After A.J. Green conducted business on Friday, it's been business as usual.
On Tuesday, his first day off since signing his life-changing extension, he didn't change a thing and worked in the Paul Brown Stadium weight room. The man who professes to hate change isn't going to start now. You can thank Dora and Woodrow Green for that.
"About 2 o'clock Friday. I was sitting on the porch taking a break from mowing," Woodrow Green is saying the other day. "He called me and said, 'Daddy, I got my contract done.' I asked him how much. I told him I was happy for him. I asked him, 'Did you call your daddy first? He said, 'Yeah, I had to call.'"
He doesn't like change, but the father? You should have seen it about three years ago when he tried to buy his parents a new home.
"He wanted to buy us a house in town. Ten, 15 miles away in Summerville," Mr. Green says. "I told him, 'No, A.J. It's just me and your mother. I already have a nice house.' I didn't really want it. But he kept harassing me. 'Daddy, I'm going to get you and Momma a new house.' Finally his mother said, 'Go ahead A.J., build it.'"
But it wasn't in Summerville. It was across the street from the old one in Clubhouse, the 132-acre slice of rustic South Carolina where the Green family has lived for generations. On one side of the old house is his brother's family and on the other side is the home of his first cousin.
"I gave it to my niece," Woodrow Green says. "Keep it in the family."
This is why Adriel Jeremiah Green doesn't like change or the NFL''s big markets and why he likes Cincinnati's leafy East Side. You can take the country out of A.J., but you can't take the Green out of A.J.
"You can't take me out of the country," Woodrow Green says. "This is where I was born and raised. I told him I'd come up there any time he needs me to come up there, but I'm not leaving here. We don't have a lot of problems. There's not robbing and breaking into homes. Everybody watches out for each other around here. I can walk out of here, leave my door open and not worry about anybody coming in."

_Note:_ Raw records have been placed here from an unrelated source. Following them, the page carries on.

File: config.mk
export PLATFORM = sky130hd
export DESIGN_NAME = cave_input_ctrl
export DESIGN_NICKNAME = d
export VERILOG_FILES = /design/src/rtl/cave_input_ctrl.sv
export SDC_FILE = /design/constraint.sdc
export NUM_CORES = 1
export LEC_CHECK = 0
export BUFFER_PORTS_ARGS = -buffer_cell sky130_fd_sc_hd__buf_2
export CORE_ASPECT_RATIO = 0.8
export CORE_MARGIN = 2
export CORE_UTILIZATION = 35
export DETAILED_ROUTE_END_ITERATION = 8
export SLEW_MARGIN = 20
export SYNTH_ARGS = -nofsm -noshare
export SYNTH_HDL_FRONTEND = slang
export SYNTH_SLANG_ARGS = --single-unit
File: constraint.sdc
create_clock -name clk_sys -period 4.4 [get_ports clk_sys]
set_clock_uncertainty 0.1 [all_clocks]
set_input_delay 0 -clock clk_sys [delete_from_list [all_inputs] [get_ports clk_sys]]
set_output_delay 0 -clock clk_sys [all_outputs]
set_load 0.1 [all_outputs]
File: src/rtl/cave_input_ctrl.sv
// cave_input_ctrl: player-input front end for the cave core.
// Merges hps_io PS/2 keys with MiSTer joysticks, shapes coin and autofire.
module cave_input_ctrl #(
  parameter int NUM_PLAYERS       = 2,
  parameter int NUM_BUTTONS       = 3,
  parameter int COIN_PULSE_CYCLES = 16,
  parameter int AUTOFIRE_DIV      = 20
) (
  input  logic                               clk_sys,
  input  logic                               RESET,
  input  logic [10:0]                        ps2_key,
  input  logic [32*NUM_PLAYERS-1:0]          joystick,
  input  logic                               autofire_en,
  input  logic [NUM_BUTTONS-1:0]             autofire_mask,
  output logic [NUM_PLAYERS-1:0]             up,
  output logic [NUM_PLAYERS-1:0]             down,
  output logic [NUM_PLAYERS-1:0]             left,
  output logic [NUM_PLAYERS-1:0]             right,
  output logic [NUM_PLAYERS*NUM_BUTTONS-1:0] buttons,
  output logic [NUM_PLAYERS-1:0]             start,
  output logic [NUM_PLAYERS-1:0]             coin,
  output logic [NUM_PLAYERS-1:0]             pause,
  output logic [NUM_PLAYERS-1:0]             service
);

  localparam int NP = NUM_PLAYERS;
  localparam int NB = NUM_BUTTONS;
  localparam int CP = COIN_PULSE_CYCLES;
  localparam int CW = (CP > 0) ? $clog2(CP + 1) : 1;
  localparam logic [CW-1:0] COIN_LOAD = CW'(CP);

  // Key register layout mirrors the joystick word for 3 buttons
  localparam int K_RIGHT = 0;
  localparam int K_LEFT  = 1;
  localparam int K_DOWN  = 2;
  localparam int K_UP    = 3;
  localparam int K_BTN   = 4;
  localparam int K_START = 7;
  localparam int K_COIN  = 8;
  localparam int K_PAUSE = 9;
  localparam int K_SERV  = 10;

  logic             primed_q, primed_d;
  logic             old_toggle_q, old_toggle_d;
  logic [1:0][10:0] key_q, key_d;
  logic             ps2_evt;
  logic             pressed;

  always_comb begin
    primed_d     = 1'b1;
    key_d        = key_q;
    pressed      = ps2_key[9];
    ps2_evt      = primed_q && (ps2_key[10] != old_toggle_q);
    old_toggle_d = old_toggle_q;
    if (!primed_q || ps2_evt)
      old_toggle_d = ps2_key[10];
    if (ps2_evt) begin
      case (ps2_key[7:0])
        8'h75: key_d[0][K_UP]      = pressed;
        8'h72: key_d[0][K_DOWN]    = pressed;
        8'h6B: key_d[0][K_LEFT]    = pressed;
        8'h74: key_d[0][K_RIGHT]   = pressed;
        8'h14: key_d[0][K_BTN]     = pressed;
        8'h11: key_d[0][K_BTN+1]   = pressed;
        8'h29: key_d[0][K_BTN+2]   = pressed;
        8'h16: key_d[0][K_START]   = pressed;
        8'h2E: key_d[0][K_COIN]    = pressed;
        8'h4D: key_d[0][K_PAUSE]   = pressed;
        8'h46: key_d[0][K_SERV]    = pressed;
        8'h2D: key_d[1][K_UP]      = pressed;
        8'h2B: key_d[1][K_DOWN]    = pressed;
        8'h23: key_d[1][K_LEFT]    = pressed;
        8'h34: key_d[1][K_RIGHT]   = pressed;
        8'h1C: key_d[1][K_BTN]     = pressed;
        8'h1B: key_d[1][K_BTN+1]   = pressed;
        8'h15: key_d[1][K_BTN+2]   = pressed;
        8'h1E: key_d[1][K_START]   = pressed;
        8'h36: key_d[1][K_COIN]    = pressed;
        8'h45: key_d[1][K_SERV]    = pressed;
        default: ;
      endcase
    end
  end

  logic unused_misc;
  assign unused_misc = ^{ps2_key[8], key_q};

  logic [NP-1:0]    m_up, m_down, m_left, m_right;
  logic [NP-1:0]    m_start, m_coin, m_pause, m_serv;
  logic [NP*NB-1:0] m_btn;

  for (genvar p = 0; p < NP; p++) begin : g_pl
    logic [10:0] kp;
    logic [31:0] js;
    logic        unused_js;

    // Only players 0 and 1 have keyboard bindings
    if (p < 2) begin : g_kb
      assign kp = key_q[p];
    end else begin : g_nokb
      assign kp = '0;
    end

    assign js        = joystick[32*p +: 32];
    assign unused_js = ^{js, kp};

    assign m_right[p] = js[0] | kp[K_RIGHT];
    assign m_left[p]  = js[1] | kp[K_LEFT];
    assign m_down[p]  = js[2] | kp[K_DOWN];
    assign m_up[p]    = js[3] | kp[K_UP];
    assign m_start[p] = js[4+NB] | kp[K_START];
    assign m_coin[p]  = js[5+NB] | kp[K_COIN];
    assign m_pause[p] = js[6+NB] | kp[K_PAUSE];
    assign m_serv[p]  = js[7+NB] | kp[K_SERV];

    for (genvar k = 0; k < NB; k++) begin : g_btn
      if (k < 3) begin : g_kbtn
        assign m_btn[p*NB+k] = js[4+k] | kp[K_BTN+k];
      end else begin : g_jbtn
        assign m_btn[p*NB+k] = js[4+k];
      end
    end
  end

  logic [NP-1:0][CW-1:0] cnt_q, cnt_d;
  logic [NP-1:0]         coin_prev_q, coin_prev_d;
  logic [NP-1:0]         coin_q, coin_d;
  logic [NP-1:0]         rise;

  always_comb begin
    coin_prev_d = m_coin;
    cnt_d       = cnt_q;
    coin_d      = '0;
    rise        = m_coin & ~coin_prev_q;
    for (int p = 0; p < NP; p++) begin
      if (CP == 0) begin
        coin_d[p] = m_coin[p];
      end else begin
        // Edges arriving mid-pulse are dropped, never queued
        if (rise[p] && cnt_q[p] == '0)
          cnt_d[p] = COIN_LOAD;
        else if (cnt_q[p] != '0)
          cnt_d[p] = cnt_q[p] - CW'(1);
        coin_d[p] = (cnt_d[p] != '0);
      end
    end
  end

  logic [AUTOFIRE_DIV-1:0] af_cnt_q, af_cnt_d;
  logic                    phase_q, phase_d;

  always_comb begin
    af_cnt_d = af_cnt_q + AUTOFIRE_DIV'(1);
    phase_d  = phase_q ^ (&af_cnt_q);
  end

  logic [NP-1:0]    up_q, up_d, down_q, down_d;
  logic [NP-1:0]    left_q, left_d, right_q, right_d;
  logic [NP-1:0]    start_q, start_d, pause_q, pause_d;
  logic [NP-1:0]    serv_q, serv_d;
  logic [NP*NB-1:0] btn_q, btn_d;

  always_comb begin
    up_d    = m_up;
    down_d  = m_down;
    left_d  = m_left;
    right_d = m_right;
    start_d = m_start;
    pause_d = m_pause;
    serv_d  = m_serv;
    btn_d   = '0;
    for (int p = 0; p < NP; p++) begin
      for (int k = 0; k < NB; k++) begin
        btn_d[p*NB+k] = m_btn[p*NB+k] &
          (~autofire_en | ~autofire_mask[k] | phase_q);
      end
    end
  end

  always_ff @(posedge clk_sys or posedge RESET) begin
    if (RESET) begin
      primed_q     <= 1'b0;
      old_toggle_q <= 1'b0;
      key_q        <= '0;
      cnt_q        <= '0;
      coin_prev_q  <= '0;
      coin_q       <= '0;
      af_cnt_q     <= '0;
      phase_q      <= 1'b0;
      up_q         <= '0;
      down_q       <= '0;
      left_q       <= '0;
      right_q      <= '0;
      start_q      <= '0;
      pause_q      <= '0;
      serv_q       <= '0;
      btn_q        <= '0;
    end else begin
      primed_q     <= primed_d;
      old_toggle_q <= old_toggle_d;
      key_q        <= key_d;
      cnt_q        <= cnt_d;
      coin_prev_q  <= coin_prev_d;
      coin_q       <= coin_d;
      af_cnt_q     <= af_cnt_d;
      phase_q      <= phase_d;
      up_q         <= up_d;
      down_q       <= down_d;
      left_q       <= left_d;
      right_q      <= right_d;
      start_q      <= start_d;
      pause_q      <= pause_d;
      serv_q       <= serv_d;
      btn_q        <= btn_d;
    end
  end

  assign up      = up_q;
  assign down    = down_q;
  assign left    = left_q;
  assign right   = right_q;
  assign buttons = btn_q;
  assign start   = start_q;
  assign coin    = coin_q;
  assign pause   = pause_q;
  assign service = serv_q;

endmodule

This is why Dora and Woodrow Green's only child is in the weight room on Tuesdays. Dora Green, a supervisor at Wal-Mart, has been there 29 years and wants to make it to 30 years next spring.
"A.J. called her at work Friday and told her," Woodrow Green says. "She likes to work."

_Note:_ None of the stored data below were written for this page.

`src/rtl/mem_arb_pkg.sv`:
```
// Shared encodings for the data-memory arbiter: FSM state codes, CPU access
// types, owner codes and the alignment rule for CPU accesses.
package mem_arb_pkg;

    localparam logic [2:0] ST_IDLE     = 3'd0;
    localparam logic [2:0] ST_RD_ISSUE = 3'd1;
    localparam logic [2:0] ST_RD_DATA  = 3'd2;
    localparam logic [2:0] ST_WR_ISSUE = 3'd3;
    localparam logic [2:0] ST_ERR      = 3'd4;

    localparam logic [1:0] TYPE_WORD   = 2'b00;
    localparam logic [1:0] TYPE_HALF_S = 2'b01;
    localparam logic [1:0] TYPE_BYTE_S = 2'b10;
    localparam logic [1:0] TYPE_BYTE_U = 2'b11;

    localparam logic OWNER_CPU = 1'b0;
    localparam logic OWNER_DBG = 1'b1;

    // Words must be 4-byte aligned, halves 2-byte aligned; bytes never fault.
    function automatic logic is_misaligned(input logic [1:0] acc_type,
                                           input logic [1:0] lane);
        logic bad;
        bad = 1'b0;
        case (acc_type)
            TYPE_WORD:   bad = (lane != 2'b00);
            TYPE_HALF_S: bad = lane[0];
            default:     bad = 1'b0;
        endcase
        return bad;
    endfunction

endpackage

```
`src/rtl/subword_unit.sv`:
```
// Big-endian byte-lane logic: extracts a sign/zero-extended load value from a
// memory word and merges right-justified store data into the addressed lanes.
module subword_unit
    import mem_arb_pkg::*;
(
    input  logic [31:0] word,
    input  logic [1:0]  addr,
    input  logic [1:0]  acc_type,
    input  logic [31:0] wdata,
    output logic [31:0] merged,
    output logic [31:0] extracted
);

    logic [7:0]  byte_sel;
    logic [15:0] half_sel;

    // NOTE: every output of a combinational block gets a default first, so no path leaves it unassigned and no latch is inferred.
    always_comb begin
        byte_sel = word[31:24];
        case (addr)
            2'd0: byte_sel = word[31:24];
            2'd1: byte_sel = word[23:16];
            2'd2: byte_sel = word[15:8];
            2'd3: byte_sel = word[7:0];
            default: byte_sel = word[31:24];
        endcase
        half_sel = addr[1] ? word[15:0] : word[31:16];
    end

    always_comb begin
        extracted = word;
        case (acc_type)
            TYPE_HALF_S: extracted = {{16{half_sel[15]}}, half_sel};
            TYPE_BYTE_S: extracted = {{24{byte_sel[7]}}, byte_sel};
            TYPE_BYTE_U: extracted = {24'h0, byte_sel};
            default:     extracted = word;
        endcase
    end

    always_comb begin
        merged = wdata;
        case (acc_type)
            TYPE_HALF_S: merged = addr[1] ? {word[31:16], wdata[15:0]}
                                          : {wdata[15:0], word[15:0]};
            TYPE_BYTE_S, TYPE_BYTE_U: begin
                case (addr)
                    2'd0: merged = {wdata[7:0], word[23:0]};
                    2'd1: merged = {word[31:24], wdata[7:0], word[15:0]};
                    2'd2: merged = {word[31:16], wdata[7:0], word[7:0]};
                    2'd3: merged = {word[31:8], wdata[7:0]};
                    default: merged = word;
                endcase
            end
            default: merged = wdata;
        endcase
    end

endmodule

```
`src/rtl/data_mem_arbiter.sv`:
```
// Arbitrates a CPU MEM-stage port and a word-only debug/loader port onto one
// synchronous-read word memory, with bounded debug starvation and sub-word RMW.
module data_mem_arbiter
    import mem_arb_pkg::*;
#(
    parameter int STARVE_MAX = 4
) (
    input  logic        Clk,
    input  logic        Reset,
    input  logic        cpu_req,
    input  logic        cpu_we,
    input  logic [31:0] cpu_addr,
    input  logic [31:0] cpu_wdata,
    input  logic [1:0]  cpu_type,
    output logic        cpu_ack,
    output logic        cpu_err,
    output logic [31:0] cpu_rdata,
    output logic        cpu_stall,
    input  logic        dbg_req,
    input  logic        dbg_we,
    input  logic [31:0] dbg_addr,
    input  logic [31:0] dbg_wdata,
    output logic        dbg_ack,
    output logic [31:0] dbg_rdata,
    output logic [31:0] mem_addr,
    output logic [31:0] mem_wdata,
    output logic        mem_we,
    output logic        mem_re,
    input  logic [31:0] mem_rdata
);

    localparam int CW = (STARVE_MAX < 1) ? 1 : $clog2(STARVE_MAX + 1);
    localparam logic [CW-1:0] STARVE_LIM = CW'(STARVE_MAX);

    logic [2:0]    state_q, state_d;
    logic          owner_q, owner_d;
    logic [CW-1:0] starve_q, starve_d;
    logic [31:0]   addr_q, addr_d;
    logic          we_q, we_d;
    logic [1:0]    type_q, type_d;
    logic [31:0]   wdata_q, wdata_d;
    logic [31:0]   cpu_rdata_q, cpu_rdata_d;
    logic [31:0]   dbg_rdata_q, dbg_rdata_d;

    logic [31:0] merged, extracted;
    logic        cpu_grant, dbg_grant, ack_now;

    subword_unit u_subword (
        .word      (mem_rdata),
        .addr      (addr_q[1:0]),
        .acc_type  (type_q),
        .wdata     (wdata_q),
        .merged    (merged),
        .extracted (extracted)
    );

    assign cpu_grant = cpu_req && (!dbg_req || (starve_q < STARVE_LIM));
    assign dbg_grant = !cpu_grant && dbg_req;

    always_comb begin
        state_d     = state_q;
        owner_d     = owner_q;
        addr_d      = addr_q;
        we_d        = we_q;
        type_d      = type_q;
        wdata_d     = wdata_q;
        cpu_rdata_d = cpu_rdata_q;
        dbg_rdata_d = dbg_rdata_q;
        case (state_q)
            ST_IDLE: begin
                if (cpu_grant) begin
                    owner_d = OWNER_CPU;
                    addr_d  = cpu_addr;
                    we_d    = cpu_we;
                    type_d  = cpu_type;
                    wdata_d = cpu_wdata;
                    if (is_misaligned(cpu_type, cpu_addr[1:0]))
                        state_d = ST_ERR;
                    else if (cpu_we && (cpu_type == TYPE_WORD))
                        state_d = ST_WR_ISSUE;
                    else
                        state_d = ST_RD_ISSUE;
                end else if (dbg_grant) begin
                    owner_d = OWNER_DBG;
                    addr_d  = dbg_addr;
                    we_d    = dbg_we;
                    type_d  = TYPE_WORD;
                    wdata_d = dbg_wdata;
                    state_d = dbg_we ? ST_WR_ISSUE : ST_RD_ISSUE;
                end
            end
            ST_RD_ISSUE: state_d = ST_RD_DATA;
            ST_RD_DATA: begin
                // A sub-word store reuses the read path, then writes the merged word.
                if (we_q) begin
                    wdata_d = merged;
                    state_d = ST_WR_ISSUE;
                end else begin
                    state_d = ST_IDLE;
                    if (owner_q == OWNER_CPU)
                        cpu_rdata_d = extracted;
                    else
                        dbg_rdata_d = mem_rdata;
                end
            end
            ST_WR_ISSUE: state_d = ST_IDLE;
            ST_ERR: begin
                cpu_rdata_d = 32'h0;
                state_d     = ST_IDLE;
            end
            default: state_d = ST_IDLE;
        endcase
    end

    always_comb begin
        starve_d = starve_q;
        if ((state_q == ST_IDLE) && cpu_grant && dbg_req) begin
            if (starve_q != STARVE_LIM)
                starve_d = starve_q + CW'(1);
        end else if (!dbg_req || ((state_q == ST_IDLE) && dbg_grant)) begin
            starve_d = '0;
        end
    end

    // NOTE: sequential state uses non-blocking assignments so every flop samples pre-edge values.
    always_ff @(posedge Clk or negedge Reset) begin
        if (!Reset) begin
            state_q     <= ST_IDLE;
            owner_q     <= OWNER_CPU;
            starve_q    <= '0;
            addr_q      <= 32'h0;
            we_q        <= 1'b0;
            type_q      <= TYPE_WORD;
            wdata_q     <= 32'h0;
            cpu_rdata_q <= 32'h0;
            dbg_rdata_q <= 32'h0;
        end else begin
            state_q     <= state_d;
            owner_q     <= owner_d;
            starve_q    <= starve_d;
            addr_q      <= addr_d;
            we_q        <= we_d;
            type_q      <= type_d;
            wdata_q     <= wdata_d;
            cpu_rdata_q <= cpu_rdata_d;
            dbg_rdata_q <= dbg_rdata_d;
        end
    end

    // Strobes and acks decode from registered state; read data passes through in RD_DATA.
    always_comb begin
        ack_now   = ((state_q == ST_RD_DATA) && !we_q) || (state_q == ST_WR_ISSUE) ||
                    (state_q == ST_ERR);
        cpu_ack   = ack_now && (owner_q == OWNER_CPU);
        dbg_ack   = ack_now && (owner_q == OWNER_DBG);
        cpu_err   = (state_q == ST_ERR) && (owner_q == OWNER_CPU);
        mem_re    = (state_q == ST_RD_ISSUE);
        mem_we    = (state_q == ST_WR_ISSUE);
        mem_addr  = (state_q != ST_IDLE) ? {addr_q[31:2], 2'b00} : 32'h0;
        mem_wdata = mem_we ? wdata_q : 32'h0;
        cpu_rdata = cpu_rdata_q;
        dbg_rdata = dbg_rdata_q;
        if ((state_q == ST_RD_DATA) && !we_q) begin
            if (owner_q == OWNER_CPU)
                cpu_rdata = extracted;
            else
                dbg_rdata = mem_rdata;
        end else if (state_q == ST_ERR) begin
            cpu_rdata = 32'h0;
        end
        cpu_stall = cpu_req && !cpu_ack;
    end

endmodule

```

So does her husband. One of the reasons Woodrow Green didn't want to move out of the old house is he bought it right after his son was born on the last day of July in 1988.

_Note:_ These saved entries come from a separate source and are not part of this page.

$ cat src/rtl/muldiv_pkg.sv
// Purpose: shared op-codes, FSM states and helpers for the RV32M multiply/divide unit.
// Latency: n/a (types and a combinational helper only).
// Backpressure: n/a.
package muldiv_pkg;

   localparam int MD_XLEN = 32;

   // Funct7 value that marks an R-type instruction as an M-extension op
   localparam logic [6:0] MD_FUNCT7 = 7'b0000001;

   typedef enum logic [2:0] {
      MD_MUL    = 3'b000,
      MD_MULH   = 3'b001,
      MD_MULHSU = 3'b010,
      MD_MULHU  = 3'b011,
      MD_DIV    = 3'b100,
      MD_DIVU   = 3'b101,
      MD_REM    = 3'b110,
      MD_REMU   = 3'b111
   } md_op_e;

   typedef enum logic [1:0] {
      MD_IDLE = 2'd0,
      MD_CALC = 2'd1,
      MD_FIX  = 2'd2,
      MD_DONE = 2'd3
   } md_state_e;

   // Two's-complement negate
   function automatic logic [MD_XLEN-1:0] neg(input logic [MD_XLEN-1:0] v);
      return ~v + 1'b1;
   endfunction

endpackage
### src/rtl/alu_112.sv
// rtl/alu_112.sv - combinational 8-bit ALU with carry/borrow in and out
module alu_112
   import alu_seq_112_pkg::*;
(
   input  logic [7:0] a,
   input  logic [7:0] b,
   input  logic [2:0] op,
   input  logic       ci,
   output logic [7:0] y,
   output logic       co
);

   logic [8:0] sum;
   logic [8:0] diff;

   // 9-bit add and subtract; bit 8 is carry-out or borrow-out respectively
   always_comb begin
      sum  = {1'b0, a} + {1'b0, b} + {8'b0, ci};
      diff = {1'b0, a} - {1'b0, b} - {8'b0, ci};
   end

   // opcode decode; logic ops and the reserved code never produce a carry
   always_comb begin
      y  = 8'h00;
      co = 1'b0;
      case (op)
         OP_ADD: begin
            y  = a + b;
            co = ({1'b0, a} + {1'b0, b}) > 9'd255;
         end
         OP_ADC: begin
            y  = sum[7:0];
            co = sum[8];
         end
         OP_SBB: begin
            y  = diff[7:0];
            co = diff[8];
         end
         OP_AND:  y = a & b;
         OP_OR:   y = a | b;
         OP_XOR:  y = a ^ b;
         OP_NOTA: y = ~a;
         default: y = 8'h00;
      endcase
   end

endmodule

"Paid for it cash money. My entire life's savings," Woodrow Green says. "Thirty-two thousand dollars. They built the shell and my family and friends helped me inside with the wiring and other stuff. My father-in-law was a carpenter. He did all the trim."
A.J. Green is going to have $32 million by his next birthday, but he's still in the weight room on Tuesday. Maybe because he saw his father lose the only job he ever had since he got out of high school 20 years into his stint at Macalloy, where by then he was an assistant supervisor and A.J. was nine.
He was out of work only three weeks before he became a heavy equipment operator at a concrete plant that laid him off 13 years later during A.J.'s last year at Georgia. Since then he's been helping his brother run a bar that doubles as a beer and wine store that has been in the family three generations. It is right there in Clubhouse by the baseball field, but A.J. and the Bengals rule the TVs in the place on Sundays.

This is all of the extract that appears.